---------- SUPPLIED DATA ----------

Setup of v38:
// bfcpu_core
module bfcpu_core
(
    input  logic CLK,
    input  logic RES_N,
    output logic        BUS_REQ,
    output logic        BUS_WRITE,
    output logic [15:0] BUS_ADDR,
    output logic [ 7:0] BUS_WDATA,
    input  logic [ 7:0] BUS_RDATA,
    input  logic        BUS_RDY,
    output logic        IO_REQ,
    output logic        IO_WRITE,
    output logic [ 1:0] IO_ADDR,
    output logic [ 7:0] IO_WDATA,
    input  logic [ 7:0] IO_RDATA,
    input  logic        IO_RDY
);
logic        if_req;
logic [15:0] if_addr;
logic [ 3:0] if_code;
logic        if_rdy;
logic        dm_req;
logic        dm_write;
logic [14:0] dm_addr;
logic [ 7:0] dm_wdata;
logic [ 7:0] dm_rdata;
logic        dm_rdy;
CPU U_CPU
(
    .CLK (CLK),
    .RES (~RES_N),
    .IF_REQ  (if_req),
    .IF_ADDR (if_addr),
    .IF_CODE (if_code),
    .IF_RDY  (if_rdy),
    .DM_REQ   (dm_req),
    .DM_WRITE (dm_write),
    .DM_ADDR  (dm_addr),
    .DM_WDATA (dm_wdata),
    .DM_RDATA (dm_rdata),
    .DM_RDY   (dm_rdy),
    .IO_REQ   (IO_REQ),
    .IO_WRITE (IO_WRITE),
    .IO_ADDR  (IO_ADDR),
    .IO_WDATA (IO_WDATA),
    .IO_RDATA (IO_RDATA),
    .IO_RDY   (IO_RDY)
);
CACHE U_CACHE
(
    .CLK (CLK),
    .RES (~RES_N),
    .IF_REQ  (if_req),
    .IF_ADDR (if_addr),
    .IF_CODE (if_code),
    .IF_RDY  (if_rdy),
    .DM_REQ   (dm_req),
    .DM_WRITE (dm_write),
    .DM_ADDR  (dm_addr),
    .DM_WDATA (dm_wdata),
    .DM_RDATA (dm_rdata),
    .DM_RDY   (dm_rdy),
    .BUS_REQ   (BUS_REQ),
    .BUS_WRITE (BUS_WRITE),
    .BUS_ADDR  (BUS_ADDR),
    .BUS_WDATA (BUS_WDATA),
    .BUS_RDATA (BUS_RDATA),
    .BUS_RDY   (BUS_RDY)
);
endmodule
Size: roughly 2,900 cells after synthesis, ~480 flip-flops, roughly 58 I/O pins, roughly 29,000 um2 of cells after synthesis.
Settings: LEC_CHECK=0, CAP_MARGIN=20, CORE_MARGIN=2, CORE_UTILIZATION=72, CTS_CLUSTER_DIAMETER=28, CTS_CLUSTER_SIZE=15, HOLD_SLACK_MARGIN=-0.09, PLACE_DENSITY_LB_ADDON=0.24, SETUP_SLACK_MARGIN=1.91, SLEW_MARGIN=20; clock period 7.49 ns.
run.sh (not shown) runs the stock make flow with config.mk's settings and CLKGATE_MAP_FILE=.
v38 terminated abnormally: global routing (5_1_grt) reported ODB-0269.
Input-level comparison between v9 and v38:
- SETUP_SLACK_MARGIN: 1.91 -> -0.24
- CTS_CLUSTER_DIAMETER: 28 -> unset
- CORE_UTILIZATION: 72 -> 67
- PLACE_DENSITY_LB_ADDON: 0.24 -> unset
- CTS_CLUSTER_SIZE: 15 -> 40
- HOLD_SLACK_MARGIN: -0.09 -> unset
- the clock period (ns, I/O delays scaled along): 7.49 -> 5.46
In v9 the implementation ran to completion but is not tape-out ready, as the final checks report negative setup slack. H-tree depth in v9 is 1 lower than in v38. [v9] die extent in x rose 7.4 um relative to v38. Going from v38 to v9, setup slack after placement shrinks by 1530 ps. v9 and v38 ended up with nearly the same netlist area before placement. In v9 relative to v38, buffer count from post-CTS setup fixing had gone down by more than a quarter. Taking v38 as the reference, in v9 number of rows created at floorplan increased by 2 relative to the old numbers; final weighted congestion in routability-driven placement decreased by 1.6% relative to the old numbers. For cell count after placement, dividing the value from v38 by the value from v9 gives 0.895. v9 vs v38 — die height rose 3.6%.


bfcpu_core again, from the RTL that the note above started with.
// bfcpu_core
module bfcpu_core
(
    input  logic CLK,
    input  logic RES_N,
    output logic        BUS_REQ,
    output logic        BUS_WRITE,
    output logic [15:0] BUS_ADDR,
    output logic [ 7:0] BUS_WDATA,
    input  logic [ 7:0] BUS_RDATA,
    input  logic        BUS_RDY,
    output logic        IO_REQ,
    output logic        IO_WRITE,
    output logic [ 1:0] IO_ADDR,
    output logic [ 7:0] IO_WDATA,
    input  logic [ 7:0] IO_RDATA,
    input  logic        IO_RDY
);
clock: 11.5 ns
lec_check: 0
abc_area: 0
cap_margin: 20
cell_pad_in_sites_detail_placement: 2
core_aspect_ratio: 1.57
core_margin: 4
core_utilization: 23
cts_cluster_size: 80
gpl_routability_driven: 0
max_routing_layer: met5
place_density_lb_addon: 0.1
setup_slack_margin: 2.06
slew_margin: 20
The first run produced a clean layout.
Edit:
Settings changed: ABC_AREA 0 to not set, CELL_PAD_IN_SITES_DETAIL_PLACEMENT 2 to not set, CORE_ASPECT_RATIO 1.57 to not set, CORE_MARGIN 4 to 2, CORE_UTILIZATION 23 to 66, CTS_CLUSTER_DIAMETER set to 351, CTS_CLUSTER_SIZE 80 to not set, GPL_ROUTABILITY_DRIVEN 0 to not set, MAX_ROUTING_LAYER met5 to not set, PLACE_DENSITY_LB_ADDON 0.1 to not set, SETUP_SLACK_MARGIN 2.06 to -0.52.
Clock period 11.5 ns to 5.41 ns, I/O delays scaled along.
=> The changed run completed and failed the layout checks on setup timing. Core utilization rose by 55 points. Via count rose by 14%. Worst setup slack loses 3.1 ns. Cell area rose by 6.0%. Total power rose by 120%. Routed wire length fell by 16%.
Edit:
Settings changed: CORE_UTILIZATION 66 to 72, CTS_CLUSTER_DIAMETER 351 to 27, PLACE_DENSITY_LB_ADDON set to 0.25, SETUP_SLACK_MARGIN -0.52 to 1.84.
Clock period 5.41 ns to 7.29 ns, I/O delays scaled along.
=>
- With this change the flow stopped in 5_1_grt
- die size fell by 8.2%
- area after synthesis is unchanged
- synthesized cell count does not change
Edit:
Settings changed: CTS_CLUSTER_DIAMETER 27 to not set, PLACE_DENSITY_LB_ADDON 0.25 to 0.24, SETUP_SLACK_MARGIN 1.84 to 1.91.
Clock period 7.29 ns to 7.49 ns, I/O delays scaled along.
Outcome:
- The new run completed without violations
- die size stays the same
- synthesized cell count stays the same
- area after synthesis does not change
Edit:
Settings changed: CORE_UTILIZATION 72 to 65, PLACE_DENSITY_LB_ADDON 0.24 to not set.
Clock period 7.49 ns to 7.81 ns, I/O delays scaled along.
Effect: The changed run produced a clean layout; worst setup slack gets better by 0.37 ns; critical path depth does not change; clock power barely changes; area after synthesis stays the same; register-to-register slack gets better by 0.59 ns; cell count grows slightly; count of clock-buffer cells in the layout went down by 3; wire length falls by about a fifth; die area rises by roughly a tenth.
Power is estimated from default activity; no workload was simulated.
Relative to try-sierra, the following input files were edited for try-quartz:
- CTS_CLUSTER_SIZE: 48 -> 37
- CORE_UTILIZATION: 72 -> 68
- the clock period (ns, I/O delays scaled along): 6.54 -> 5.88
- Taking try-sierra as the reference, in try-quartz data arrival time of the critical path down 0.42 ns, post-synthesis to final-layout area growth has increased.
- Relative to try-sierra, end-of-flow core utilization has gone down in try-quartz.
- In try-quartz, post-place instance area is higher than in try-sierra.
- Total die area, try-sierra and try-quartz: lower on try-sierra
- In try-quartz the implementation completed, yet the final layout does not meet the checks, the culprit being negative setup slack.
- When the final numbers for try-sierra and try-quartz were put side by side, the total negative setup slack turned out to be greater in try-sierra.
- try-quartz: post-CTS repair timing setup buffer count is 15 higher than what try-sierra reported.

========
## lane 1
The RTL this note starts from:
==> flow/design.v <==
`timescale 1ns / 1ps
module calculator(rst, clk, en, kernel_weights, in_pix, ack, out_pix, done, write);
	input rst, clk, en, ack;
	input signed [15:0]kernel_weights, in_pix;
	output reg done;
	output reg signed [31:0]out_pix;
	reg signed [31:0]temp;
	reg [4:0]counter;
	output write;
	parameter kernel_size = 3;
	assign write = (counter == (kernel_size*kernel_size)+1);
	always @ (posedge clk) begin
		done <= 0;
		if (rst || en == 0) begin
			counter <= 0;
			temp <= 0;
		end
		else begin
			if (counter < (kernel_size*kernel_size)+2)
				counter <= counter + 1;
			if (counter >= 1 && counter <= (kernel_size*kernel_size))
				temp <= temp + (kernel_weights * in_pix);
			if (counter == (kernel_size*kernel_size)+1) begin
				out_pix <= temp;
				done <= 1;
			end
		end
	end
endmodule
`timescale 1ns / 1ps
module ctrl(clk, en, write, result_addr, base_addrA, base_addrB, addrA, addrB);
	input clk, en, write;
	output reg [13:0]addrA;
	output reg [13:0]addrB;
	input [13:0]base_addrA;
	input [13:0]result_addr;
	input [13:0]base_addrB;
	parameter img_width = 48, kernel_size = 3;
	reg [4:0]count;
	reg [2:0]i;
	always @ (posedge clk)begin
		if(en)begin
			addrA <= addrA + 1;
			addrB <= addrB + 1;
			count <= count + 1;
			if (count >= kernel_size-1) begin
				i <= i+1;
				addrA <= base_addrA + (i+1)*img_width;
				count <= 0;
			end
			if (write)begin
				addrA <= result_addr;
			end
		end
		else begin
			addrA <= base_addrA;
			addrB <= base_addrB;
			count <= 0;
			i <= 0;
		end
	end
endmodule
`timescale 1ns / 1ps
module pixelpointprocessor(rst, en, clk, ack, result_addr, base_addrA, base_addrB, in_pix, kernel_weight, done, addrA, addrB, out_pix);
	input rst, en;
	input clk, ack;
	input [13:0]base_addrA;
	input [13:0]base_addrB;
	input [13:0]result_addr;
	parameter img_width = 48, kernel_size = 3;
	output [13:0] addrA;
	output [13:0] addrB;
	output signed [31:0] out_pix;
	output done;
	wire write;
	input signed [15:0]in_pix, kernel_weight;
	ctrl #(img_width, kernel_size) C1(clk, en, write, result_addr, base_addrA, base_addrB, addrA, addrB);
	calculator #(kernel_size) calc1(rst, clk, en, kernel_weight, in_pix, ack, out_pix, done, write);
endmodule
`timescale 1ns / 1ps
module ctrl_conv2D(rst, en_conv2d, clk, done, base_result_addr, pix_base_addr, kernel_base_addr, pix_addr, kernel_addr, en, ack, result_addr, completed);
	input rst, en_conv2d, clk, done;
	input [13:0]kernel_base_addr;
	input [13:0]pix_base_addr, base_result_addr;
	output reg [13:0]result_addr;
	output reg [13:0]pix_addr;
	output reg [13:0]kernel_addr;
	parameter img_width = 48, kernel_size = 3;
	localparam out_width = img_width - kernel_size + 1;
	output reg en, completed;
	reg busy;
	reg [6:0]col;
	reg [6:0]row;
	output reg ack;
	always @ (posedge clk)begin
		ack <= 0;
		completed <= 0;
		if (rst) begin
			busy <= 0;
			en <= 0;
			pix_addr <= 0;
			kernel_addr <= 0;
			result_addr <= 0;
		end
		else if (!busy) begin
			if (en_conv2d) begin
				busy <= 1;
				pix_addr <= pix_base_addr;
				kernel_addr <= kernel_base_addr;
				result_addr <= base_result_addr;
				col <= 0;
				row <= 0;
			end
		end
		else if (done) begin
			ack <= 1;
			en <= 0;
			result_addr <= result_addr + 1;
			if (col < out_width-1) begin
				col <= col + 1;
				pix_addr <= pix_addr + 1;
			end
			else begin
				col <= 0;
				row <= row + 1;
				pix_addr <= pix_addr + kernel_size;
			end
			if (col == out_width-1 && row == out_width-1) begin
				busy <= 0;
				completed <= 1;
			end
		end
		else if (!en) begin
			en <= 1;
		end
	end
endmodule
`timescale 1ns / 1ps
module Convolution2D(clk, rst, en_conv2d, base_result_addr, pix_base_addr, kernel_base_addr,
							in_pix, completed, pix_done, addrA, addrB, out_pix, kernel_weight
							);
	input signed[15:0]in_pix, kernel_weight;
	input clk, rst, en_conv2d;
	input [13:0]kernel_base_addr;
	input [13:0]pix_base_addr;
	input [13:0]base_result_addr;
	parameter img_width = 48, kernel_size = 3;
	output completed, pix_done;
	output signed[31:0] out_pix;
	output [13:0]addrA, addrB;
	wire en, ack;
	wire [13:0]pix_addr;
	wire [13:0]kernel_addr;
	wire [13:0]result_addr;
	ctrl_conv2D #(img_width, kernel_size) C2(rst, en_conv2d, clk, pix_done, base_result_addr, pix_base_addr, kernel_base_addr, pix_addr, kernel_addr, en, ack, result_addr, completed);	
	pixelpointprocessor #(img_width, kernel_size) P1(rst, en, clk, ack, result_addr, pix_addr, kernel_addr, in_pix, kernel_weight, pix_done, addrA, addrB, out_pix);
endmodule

----------

## TASK DETAILS
Only a number is wanted here: how many lines of the material hold the word "calculator".

## WRITTEN RESPONSE
2